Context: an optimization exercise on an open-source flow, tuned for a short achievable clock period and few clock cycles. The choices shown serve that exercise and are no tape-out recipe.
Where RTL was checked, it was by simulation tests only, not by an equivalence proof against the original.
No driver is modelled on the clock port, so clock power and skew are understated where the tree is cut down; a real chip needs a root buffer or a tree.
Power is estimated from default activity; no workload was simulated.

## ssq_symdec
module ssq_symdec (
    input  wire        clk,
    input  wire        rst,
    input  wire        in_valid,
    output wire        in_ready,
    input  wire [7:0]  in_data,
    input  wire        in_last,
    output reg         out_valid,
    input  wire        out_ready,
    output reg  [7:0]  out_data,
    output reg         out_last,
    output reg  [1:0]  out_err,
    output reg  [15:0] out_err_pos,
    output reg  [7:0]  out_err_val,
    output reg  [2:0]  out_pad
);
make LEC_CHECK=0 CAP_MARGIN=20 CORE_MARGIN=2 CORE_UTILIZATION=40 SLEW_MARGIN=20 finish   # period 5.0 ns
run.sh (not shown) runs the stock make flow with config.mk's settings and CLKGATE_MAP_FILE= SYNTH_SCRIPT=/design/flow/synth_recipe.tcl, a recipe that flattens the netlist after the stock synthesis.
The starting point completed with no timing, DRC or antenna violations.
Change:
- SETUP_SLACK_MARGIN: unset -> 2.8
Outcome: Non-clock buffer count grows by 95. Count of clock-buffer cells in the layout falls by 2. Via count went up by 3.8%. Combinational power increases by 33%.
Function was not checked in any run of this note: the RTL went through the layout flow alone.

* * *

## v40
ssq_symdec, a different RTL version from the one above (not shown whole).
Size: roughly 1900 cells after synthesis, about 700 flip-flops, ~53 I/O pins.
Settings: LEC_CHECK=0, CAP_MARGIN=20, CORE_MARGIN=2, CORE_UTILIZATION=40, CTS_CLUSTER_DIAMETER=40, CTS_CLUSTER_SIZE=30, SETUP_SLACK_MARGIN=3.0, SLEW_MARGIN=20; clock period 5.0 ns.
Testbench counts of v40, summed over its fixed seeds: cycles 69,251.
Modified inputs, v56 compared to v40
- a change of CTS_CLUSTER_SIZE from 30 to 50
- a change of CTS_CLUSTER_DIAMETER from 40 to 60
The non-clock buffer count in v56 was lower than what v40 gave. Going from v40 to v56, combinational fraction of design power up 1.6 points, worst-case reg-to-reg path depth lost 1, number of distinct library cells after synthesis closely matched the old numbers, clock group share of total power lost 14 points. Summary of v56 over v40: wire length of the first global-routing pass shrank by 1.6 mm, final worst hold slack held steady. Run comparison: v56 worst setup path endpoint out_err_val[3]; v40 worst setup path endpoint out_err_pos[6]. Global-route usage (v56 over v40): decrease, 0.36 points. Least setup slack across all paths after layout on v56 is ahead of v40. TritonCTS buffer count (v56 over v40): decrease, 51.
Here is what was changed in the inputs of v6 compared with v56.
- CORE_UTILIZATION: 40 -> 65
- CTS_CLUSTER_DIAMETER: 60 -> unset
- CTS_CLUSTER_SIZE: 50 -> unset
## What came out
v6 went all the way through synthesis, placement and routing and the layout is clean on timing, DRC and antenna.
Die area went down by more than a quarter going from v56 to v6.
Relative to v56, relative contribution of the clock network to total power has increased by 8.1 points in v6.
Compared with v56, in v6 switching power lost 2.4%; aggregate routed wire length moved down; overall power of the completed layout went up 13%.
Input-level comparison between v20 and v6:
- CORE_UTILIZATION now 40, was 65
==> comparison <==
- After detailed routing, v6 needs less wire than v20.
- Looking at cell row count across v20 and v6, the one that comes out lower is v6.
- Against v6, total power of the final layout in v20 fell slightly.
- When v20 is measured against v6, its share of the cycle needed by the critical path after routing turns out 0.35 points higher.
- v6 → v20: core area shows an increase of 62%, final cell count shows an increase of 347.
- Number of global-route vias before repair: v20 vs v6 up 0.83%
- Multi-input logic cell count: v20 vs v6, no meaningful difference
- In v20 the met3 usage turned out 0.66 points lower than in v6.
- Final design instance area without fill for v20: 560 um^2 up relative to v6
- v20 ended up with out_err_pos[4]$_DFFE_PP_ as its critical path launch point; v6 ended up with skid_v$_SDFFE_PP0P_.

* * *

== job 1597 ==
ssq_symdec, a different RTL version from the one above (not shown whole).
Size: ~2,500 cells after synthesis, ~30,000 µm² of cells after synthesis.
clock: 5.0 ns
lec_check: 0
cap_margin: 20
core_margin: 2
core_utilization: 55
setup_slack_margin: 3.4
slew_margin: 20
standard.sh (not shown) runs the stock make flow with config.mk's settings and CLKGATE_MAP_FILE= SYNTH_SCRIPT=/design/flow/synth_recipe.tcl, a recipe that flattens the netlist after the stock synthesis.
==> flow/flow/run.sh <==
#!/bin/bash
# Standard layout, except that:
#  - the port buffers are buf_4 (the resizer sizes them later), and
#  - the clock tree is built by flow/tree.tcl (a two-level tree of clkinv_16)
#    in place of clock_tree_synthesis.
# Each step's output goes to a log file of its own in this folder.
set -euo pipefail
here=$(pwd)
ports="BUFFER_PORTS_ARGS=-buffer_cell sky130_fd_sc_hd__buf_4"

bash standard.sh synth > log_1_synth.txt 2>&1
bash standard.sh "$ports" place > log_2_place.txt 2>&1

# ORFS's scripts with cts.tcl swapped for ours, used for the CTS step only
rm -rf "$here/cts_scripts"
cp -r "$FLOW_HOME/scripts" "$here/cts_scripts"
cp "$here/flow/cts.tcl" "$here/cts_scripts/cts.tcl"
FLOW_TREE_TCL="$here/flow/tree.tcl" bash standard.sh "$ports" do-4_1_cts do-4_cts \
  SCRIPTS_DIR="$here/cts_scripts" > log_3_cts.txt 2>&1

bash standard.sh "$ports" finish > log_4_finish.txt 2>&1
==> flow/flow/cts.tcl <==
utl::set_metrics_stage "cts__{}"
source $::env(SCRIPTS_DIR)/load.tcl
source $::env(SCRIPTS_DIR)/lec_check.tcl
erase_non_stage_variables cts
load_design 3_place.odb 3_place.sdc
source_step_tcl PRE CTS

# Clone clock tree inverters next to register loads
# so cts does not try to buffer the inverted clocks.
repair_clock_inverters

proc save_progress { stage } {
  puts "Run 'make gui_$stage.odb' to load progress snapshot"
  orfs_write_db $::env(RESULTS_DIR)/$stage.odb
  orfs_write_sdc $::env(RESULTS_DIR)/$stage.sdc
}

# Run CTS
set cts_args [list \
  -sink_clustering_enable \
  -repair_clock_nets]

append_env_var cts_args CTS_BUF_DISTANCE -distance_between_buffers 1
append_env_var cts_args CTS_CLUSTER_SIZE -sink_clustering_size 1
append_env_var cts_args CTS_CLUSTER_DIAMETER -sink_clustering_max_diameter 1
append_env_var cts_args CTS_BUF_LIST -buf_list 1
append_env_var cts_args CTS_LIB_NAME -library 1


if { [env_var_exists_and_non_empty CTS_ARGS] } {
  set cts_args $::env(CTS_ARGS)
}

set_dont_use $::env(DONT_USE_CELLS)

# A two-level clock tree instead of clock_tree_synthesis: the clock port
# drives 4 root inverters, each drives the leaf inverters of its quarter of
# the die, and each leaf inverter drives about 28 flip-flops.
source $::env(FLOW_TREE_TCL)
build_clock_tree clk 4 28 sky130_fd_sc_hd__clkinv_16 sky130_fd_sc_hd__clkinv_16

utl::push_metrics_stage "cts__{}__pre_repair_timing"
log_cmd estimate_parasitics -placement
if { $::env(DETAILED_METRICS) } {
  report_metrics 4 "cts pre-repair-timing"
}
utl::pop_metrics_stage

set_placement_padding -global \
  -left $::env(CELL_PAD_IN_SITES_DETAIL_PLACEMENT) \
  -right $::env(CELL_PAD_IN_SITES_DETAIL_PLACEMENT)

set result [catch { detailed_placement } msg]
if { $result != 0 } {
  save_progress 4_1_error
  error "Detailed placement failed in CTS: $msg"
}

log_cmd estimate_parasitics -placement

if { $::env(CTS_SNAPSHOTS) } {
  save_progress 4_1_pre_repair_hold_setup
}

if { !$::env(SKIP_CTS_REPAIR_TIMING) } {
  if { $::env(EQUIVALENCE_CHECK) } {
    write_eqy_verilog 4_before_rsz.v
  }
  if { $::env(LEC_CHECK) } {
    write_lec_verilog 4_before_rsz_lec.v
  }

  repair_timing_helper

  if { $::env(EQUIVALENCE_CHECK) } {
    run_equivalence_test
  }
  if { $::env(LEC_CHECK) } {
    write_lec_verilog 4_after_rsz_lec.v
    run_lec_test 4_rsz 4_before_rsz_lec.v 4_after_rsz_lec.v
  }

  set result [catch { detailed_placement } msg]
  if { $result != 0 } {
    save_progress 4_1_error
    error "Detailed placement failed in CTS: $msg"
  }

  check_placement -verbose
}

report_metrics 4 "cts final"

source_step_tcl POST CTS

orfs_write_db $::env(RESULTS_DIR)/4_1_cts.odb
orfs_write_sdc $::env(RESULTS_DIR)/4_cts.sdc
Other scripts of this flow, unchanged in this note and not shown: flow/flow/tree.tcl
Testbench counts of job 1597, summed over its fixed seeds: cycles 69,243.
──────────
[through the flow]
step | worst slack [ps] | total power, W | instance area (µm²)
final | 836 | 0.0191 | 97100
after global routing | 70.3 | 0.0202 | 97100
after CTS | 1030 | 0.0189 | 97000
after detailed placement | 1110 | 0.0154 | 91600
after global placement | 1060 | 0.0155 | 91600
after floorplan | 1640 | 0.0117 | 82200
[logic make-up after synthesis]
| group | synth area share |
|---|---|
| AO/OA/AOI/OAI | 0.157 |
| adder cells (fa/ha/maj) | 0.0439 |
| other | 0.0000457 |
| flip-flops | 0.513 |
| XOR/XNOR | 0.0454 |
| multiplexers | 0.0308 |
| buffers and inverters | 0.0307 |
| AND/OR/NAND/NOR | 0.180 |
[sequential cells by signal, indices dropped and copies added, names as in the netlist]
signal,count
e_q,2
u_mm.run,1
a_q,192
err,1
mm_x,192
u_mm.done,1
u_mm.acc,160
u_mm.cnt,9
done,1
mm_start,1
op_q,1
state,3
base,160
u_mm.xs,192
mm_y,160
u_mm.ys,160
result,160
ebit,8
──────────
→ **ABOUT THIS EXERCISE**: Show all lines above holding the word "signal".

→ **EXERCISE ANSWER**:
[sequential cells by signal, indices dropped and copies added, names as in the netlist]
signal,count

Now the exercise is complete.